**Task to complete**
Below are entries; output exactly the lines from the one with "localparam logic [9:0] V_DAT_BEGIN" to the one with "Colours are packed", both included, and nothing else.

**Saved entries**
--- config.mk ---
export PLATFORM = sky130hd
export DESIGN_NAME = box_sprite_gen
export DESIGN_NICKNAME = d
export VERILOG_FILES = /design/src/rtl/vga_pkg.sv /design/src/rtl/bounce_axis.sv /design/src/rtl/box_sprite_gen.sv
export SDC_FILE = /design/constraint.sdc
export NUM_CORES = 1
export LEC_CHECK = 0
export ABC_AREA = 1
export BUFFER_PORTS_ARGS = -buffer_cell sky130_fd_sc_hd__buf_2
export CAP_MARGIN = 0
export CORE_AREA = 3 3 74 93
export DETAILED_ROUTE_END_ITERATION = 8
export DIE_AREA = 0 0 77 96
export PLACE_DENSITY = 0.85
export SYNTH_ARGS = -nofsm -noshare
export SYNTH_HDL_FRONTEND = slang
export SYNTH_SLANG_ARGS = --single-unit
--- constraint.sdc ---
create_clock -name clk -period 3.4 [get_ports clk]
set_input_delay 0.34 -clock clk [delete_from_list [all_inputs] [get_ports clk]]
set_output_delay 0.34 -clock clk [all_outputs]
set_load 0.01 [all_outputs]
--- src/rtl/vga_pkg.sv ---
// Shared VGA timing constants and 3-bit colour helpers for the 640x480 image path.
package vga_pkg;

   localparam logic [9:0] H_DAT_BEGIN = 10'd143;
   localparam logic [9:0] H_DAT_END   = 10'd783;
   localparam logic [9:0] V_DAT_BEGIN = 10'd34;
   localparam logic [9:0] V_DAT_END   = 10'd514;
   localparam logic [9:0] H_PIXEL_END = 10'd799;
   localparam logic [9:0] V_LINE_END  = 10'd524;
   localparam logic [9:0] H_VISIBLE   = 10'd640;
   localparam logic [9:0] V_VISIBLE   = 10'd480;

   // Colours are packed {blue,green,red}.
   localparam logic [2:0] BLACK = 3'b000;
   localparam logic [2:0] RED   = 3'b001;
   localparam logic [2:0] GREEN = 3'b010;
   localparam logic [2:0] BLUE  = 3'b100;
   localparam logic [2:0] WHITE = 3'b111;

   // Box colour cycles 1..7 and never lands on black.
   function automatic logic [2:0] next_color(input logic [2:0] c);
      return (c == 3'd7) ? 3'd1 : c + 3'd1;
   endfunction

endpackage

**Exercise result**
   localparam logic [9:0] V_DAT_BEGIN = 10'd34;
   localparam logic [9:0] V_DAT_END   = 10'd514;
   localparam logic [9:0] H_PIXEL_END = 10'd799;
   localparam logic [9:0] V_LINE_END  = 10'd524;
   localparam logic [9:0] H_VISIBLE   = 10'd640;
   localparam logic [9:0] V_VISIBLE   = 10'd480;

   // Colours are packed {blue,green,red}.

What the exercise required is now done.